Dec 8, 2007
Published in: Medical Care, v. 43, no. 8, Aug. 2005, p. 834-839
Posted on RAND.org on January 01, 2005
BACKGROUND: Serious medical illness often is accompanied by psychological distress. Individuals experiencing mental disorders or symptoms have higher rates of morbidity and mortality, worse social functioning, and use of general medical services. OBJECTIVES: We sought to examine the association between mental health and use of general medical services for persons in care for HIV. DESIGN AND PARTICIPANTS: We used longitudinal data from the HIV Cost and Services Utilization Study (HCSUS), a nationally representative sample of 2267 HIV+ adults receiving care and who completed all 3 interviews during an 18-month period. MAIN OUTCOME MEASURES: Probability of use and general medical expenditures, by type of service. RESULTS: HIV+ individuals who screened positive for depression or had 5 or more mental health symptoms at baseline spent 20% to 25% more for general medical services in the following 12 months than HIV+ adults without mental health symptoms, after adjusting for disease severity and patient characteristics.

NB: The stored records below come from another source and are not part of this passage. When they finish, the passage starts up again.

## div_avalon
module div_avalon
	#(
		parameter W     = 32,
				  CBIT  = 6		 
	 )
	(
		input wire clk, reset,
		input wire [2:0] div_address,
		input wire div_chipselect,
		input wire div_write,
		input wire [W-1:0] div_writedata,
		output wire [W-1:0] div_readdata,
		output wire div_irq,
		output wire div_rdy
	);
Size in the first run: roughly 170 flip-flops, roughly 73 I/O pins, about 0.010 mm^2 of cells after synthesis.
export LEC_CHECK = 0
export ABC_AREA = 1
export CAP_MARGIN = 20
export CORE_ASPECT_RATIO = 0.5
export CORE_MARGIN = 2
export CORE_UTILIZATION = 72
export CTS_CLUSTER_DIAMETER = 225
export CTS_CLUSTER_SIZE = 100
export SETUP_SLACK_MARGIN = 0.51
export SLEW_MARGIN = 20
create_clock -name core_clock -period 2.51 [get_ports {clk}]
run.sh (not shown) runs the stock make flow with config.mk's settings and CLKGATE_MAP_FILE=.
The first run did not get past 5_1_grt, error GRT-0232.
Edit:
--- a/flow/config.mk
+++ b/flow/config.mk
@@ -9,8 +9,7 @@
 export CAP_MARGIN = 20
-export CORE_ASPECT_RATIO = 0.5
 export CORE_MARGIN = 2
 export CORE_UTILIZATION = 72
-export CTS_CLUSTER_DIAMETER = 225
-export CTS_CLUSTER_SIZE = 100
-export SETUP_SLACK_MARGIN = 0.51
+export CTS_CLUSTER_DIAMETER = 400
+export CTS_CLUSTER_SIZE = 10
+export PLACE_DENSITY = 0.36
 export SLEW_MARGIN = 20
This time the run completed, yet does not pass: setup timing; area after synthesis does not change; synthesized cell count is unchanged; die size goes down by about 0.38%.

Higher spending was largely the result of greater use of inpatient and emergency services. CONCLUSIONS: Psychological distress remains an independent predictor of general medical service use, although the magnitude of effect diminishes with better controls for physical well-being and previous service use. Identifying HIV patients with symptoms of affective or anxiety disorders may reduce overall treatment costs modestly.